A very happy 250th birthday to the United States of America.
Today – while its position is not unchallenged – the country stands at the prow of global economic power, military might and cultural dominance. Even limiting the pool to words beginning with the letter ‘m’ for the alliterative titling of this piece, many more ideas came forth: Marilyn Monroe, milkshakes, Mount Rushmore, Main Street, MTV, mac and cheese, Motown and more. America has even more of a pull on us than perhaps we realise.
One other area where it has been hugely influential, and arguably the single most important driving force, has been financial markets. No other country has so embraced the capitalist spirit; the notion that anyone can succeed and make money if they have the talent; that free enterprise is at the core of a free society.
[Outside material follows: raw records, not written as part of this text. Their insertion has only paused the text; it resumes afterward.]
$ cat src/core/rss_defines.svh
// Purpose: constants of the ramp-start synchronisation unit
// Assumes: included by bare name, definitions only
// Notes: offsets are serial-port register addresses
//
// What this block does
// - internal start follows a recognised trigger after exactly delay plus one cycles
// - delay of zero gives the internal start right after the trigger
// - external pin triggers get the same delay by default
// - immediate-external bit: external trigger starts at once, cancels countdown
// - polarity clear: pin low active, falling edge triggers, output pulses low
// - polarity set: pin high active, rising edge triggers, output pulses high
// - output pin active one cycle per start with extension zero
// - output pin stays active extension plus one cycles per start
// - serial writes take effect only at the end of a datagram
// - external trigger ignored during compare-started countdown unless immediate
// - compare event ignored while an externally started process pends
// - fourteen shadow ramp registers copied to active set on start
// - shadow enable plus any trigger source: every start loads shadows
// - cyclic bit: start swaps shadow and active ramp sets
// - trigger is the edge into active state; start is a later pulse
// - trigger field: zero off, bit0 pin input, bits1-3 internal events
// - start-enable bits defer target, velocity, mode, gearing, shadow writes
`ifndef RSS_DEFINES_SVH
`define RSS_DEFINES_SVH

// ==========================================================================
// register addresses
`define RSS_ADR_CONF 7'h02
`define RSS_ADR_OUT_ADD 7'h11
`define RSS_ADR_DELAY 7'h13
`define RSS_ADR_SHADOW 7'h40
`define RSS_ADR_ACTIVE 7'h50
`define RSS_ADR_DEFER 7'h60

// ==========================================================================
// configuration fields
`define RSS_EN_LSB 0
`define RSS_EN_SHADOW 4
`define RSS_TRIG_LSB 5
`define RSS_TRIG_MSB 8
`define RSS_POL_BIT 9
`define RSS_IMM_BIT 10
`define RSS_CYC_BIT 11

// ==========================================================================
// reset values and datagram framing
`define RSS_CONF_RST 32'h0000_0000
`define RSS_OUT_ADD_RST 32'h0000_0000
`define RSS_DELAY_RST 32'h0000_0000
`define RSS_DG_BITS 6'h28
`define RSS_ADR_BITS 6'h08
`define RSS_SHADOW_CNT 14
`define RSS_DEFER_CNT 4

`endif

$ cat src/core/rss_pkg.sv
// Purpose: types of the ramp-start synchronisation unit
// Assumes: nothing
// Notes: used as rss_pkg::name, never imported
package rss_pkg;
  typedef logic [31:0] rss_word_t;
  typedef enum logic [1:0] {RSS_IDLE, RSS_WAIT_INT, RSS_WAIT_EXT} rss_wait_t;
endpackage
What we might recognise as something akin to the modern stock market dates back to Amsterdam in the seventeenth century, yet it was the US that ended up really running with the idea. The notion of holding wealth in shares took root in America in a way it never quite has in other Western nations. Investing is a common topic, and a common habit, in a way that often surprises Europeans.
This perhaps shows in the fact that the New York Stock Exchange has been around almost as long as the country itself (being now 234 years old). And while we do not have usable data for the entirety of this period, we can go back quite a way.
Data recently published by the bank UBS brings home just how handsomely America has rewarded those who have believed in its capitalist creed and had the money to back it up. The US stock market compounded total returns at an average rate of 9.8% per annum between 1900 and 2025 – well ahead of inflation, which chipped away 2.9% of the value of cash each year on average.
That 9.8% yearly return translates into a single US dollar, invested in 1900, having become an astonishing $124,854 125 years later. Even if inflation is taken into account, that dollar invested would have become $3,296 (which translates to an annual real return of 6.6%).
Throughout those long decades, as UBS points out, different investment styles have been in vogue. The 1970s, ravaged by inflation, saw ‘value’ names like energy companies and banks do best, while the 1980s favoured low-volatility stocks, as markets rode interest rates down from double digits. In the 2020s to date, momentum has often been the name of the game.
Yet the important thing to remember is that markets overall have risen steadily throughout each of these distinct periods – so retaining a sensibly diversified and structured portfolio would have done a world of good.
And despite the US facing so much over that century and a quarter – two world wars, the Great Depression, the Cold War, the global financial crisis, COVID and more – this long-term data shows that the citizens of the good ol’ US of A have delivered the ingenuity and the business nous to enrich themselves – and those who have invested alongside them.